1. “Hoot Owls”– I stood on a small rise over the creek bottom I was investigating and scanned the treeline looking for anomalies- Anything that didn’t look right, any tree that wasn’t growing in a natural way. I found several examples of “Hoot Owls” over a one-mile stretch of creek bed, including a near perfect “arch” made by two trees bent inwards towards each other, and a “triplet” tree of nearly perfect proportions, both pictured below.

“Hoot Owls” found at the Douglas County, Colorado site- Including an “arch” and a nearly perfect “triplet”- Highly unusual for such a large concentration of “naturally” occurring anomalies to be present in an area of less than a mile.
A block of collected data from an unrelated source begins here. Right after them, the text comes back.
--- src/hw/asm_pkg.sv ---
// Package of offsets, field positions and reset values for the amplifier status bank
package asm_pkg;
   // Register offsets
   localparam logic [7:0] ASM_OFS_CH0_FPM = 8'h60;
   localparam logic [7:0] ASM_OFS_CH0_HLT = 8'h61;
   localparam logic [7:0] ASM_OFS_CH0_MOD = 8'h62;
   localparam logic [7:0] ASM_OFS_CH1_FPM = 8'h64;
   localparam logic [7:0] ASM_OFS_CH1_HLT = 8'h65;
   localparam logic [7:0] ASM_OFS_CH1_MOD = 8'h66;
   localparam logic [7:0] ASM_OFS_STICKY = 8'h6D;
   localparam logic [7:0] ASM_OFS_OUTCFG = 8'h75;
   localparam logic [7:0] ASM_OFS_LIVE = 8'h7C;
   // Frequency/power mode register fields
   localparam int ASM_FREQ_LSB = 4;
   localparam int ASM_FREQ_MSB = 6;
   localparam int ASM_PWR_LSB = 0;
   localparam int ASM_PWR_MSB = 1;
   // Health flag register fields
   localparam int ASM_BIT_SILENCED = 5;
   localparam int ASM_BIT_LOGIC_OK = 4;
   localparam int ASM_BIT_POWER_OK = 3;
   localparam int ASM_BIT_FC2_OK = 2;
   localparam int ASM_BIT_FC1_OK = 1;
   localparam int ASM_BIT_OC_EVT = 0;
   // Output configuration field
   localparam int ASM_OUTCFG_MSB = 2;
   // Fault bit assignment, shared by live and sticky registers
   localparam int ASM_FLT_FLYCAP_OV = 0;
   localparam int ASM_FLT_OVERCURRENT = 1;
   localparam int ASM_FLT_PLL = 2;
   localparam int ASM_FLT_SUPPLY_UV = 3;
   localparam int ASM_FLT_OT_WARN = 4;
   localparam int ASM_FLT_OT_ERR = 5;
   localparam int ASM_FLT_PIN_SHORT = 6;
   localparam int ASM_FLT_DC_PROT = 7;
   localparam int ASM_FLT_W = 8;
   // Reset values
   localparam logic [7:0] ASM_RST_BYTE = 8'h00;
   localparam logic [7:0] ASM_RST_FAULT = 8'h00;
endpackage : asm_pkg
`config.mk`:
```
export PLATFORM = sky130hd
export DESIGN_NAME = saved_status_capture_restore
export DESIGN_NICKNAME = d
export VERILOG_FILES = /design/src/common/saved_status_pkg.sv /design/src/saved_status_capture_restore.sv
export VERILOG_INCLUDE_DIRS = /design/src /design/src/common
export SDC_FILE = /design/constraint.sdc
export NUM_CORES = 1
export LEC_CHECK = 0
export BUFFER_PORTS_ARGS = -buffer_cell sky130_fd_sc_hd__buf_2
export CAP_MARGIN = 20
export CORE_ASPECT_RATIO = 1.1
export CORE_MARGIN = 5
export CORE_UTILIZATION = 40
export DETAILED_ROUTE_END_ITERATION = 10
export PLACE_DENSITY = 0.81
export SYNTH_ARGS = -nofsm -noshare
export SYNTH_HDL_FRONTEND = slang
export SYNTH_SLANG_ARGS = --single-unit
```
`constraint.sdc`:
```
create_clock -name clk -period 2.4 [get_ports clk]
set_input_delay 0.24 -clock clk [delete_from_list [all_inputs] [get_ports clk]]
set_output_delay 0.24 -clock clk [all_outputs]
set_load 0.03 [all_outputs]
```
Also of note- Each of the trees was large/old enough to date to the Civil War era.

 

2. Rock Carvings– Across the one-mile stretch I investigated I found several rock carvings of the “simple” style- A “key”, a “cross”, two “eyes”, and series of stones with between one and four holes bored into them. There were tons of boulders and rocks in the area- Only about eight had carvings, and the stones bearing “eye” carvings all had a distinct depression or hole in the ground directly below the “eye”…former site of a buried cache???

Cross, key, and eye rock carvings found in Douglas County, Colorado.

“Eye” and simple hole pattern carvings at the site-

3. Marker Stones– Rocks that shouldn’t be there, or arrow shaped stones in unusual places. I found only one “arrow” shaped stone that was 110% out of place, sitting on top of a rounded, water worn boulder in the creek. An angular, pointy stone is very out of place in a creek bed. It was definitely put there by human hands- When?  Who knows, maybe three days ago, maybe 150 years ago by a KGC agent.  What was intriguing was the huge open hole in the rocks just beyond the “arrow”  looked like a perfect spot to hide something.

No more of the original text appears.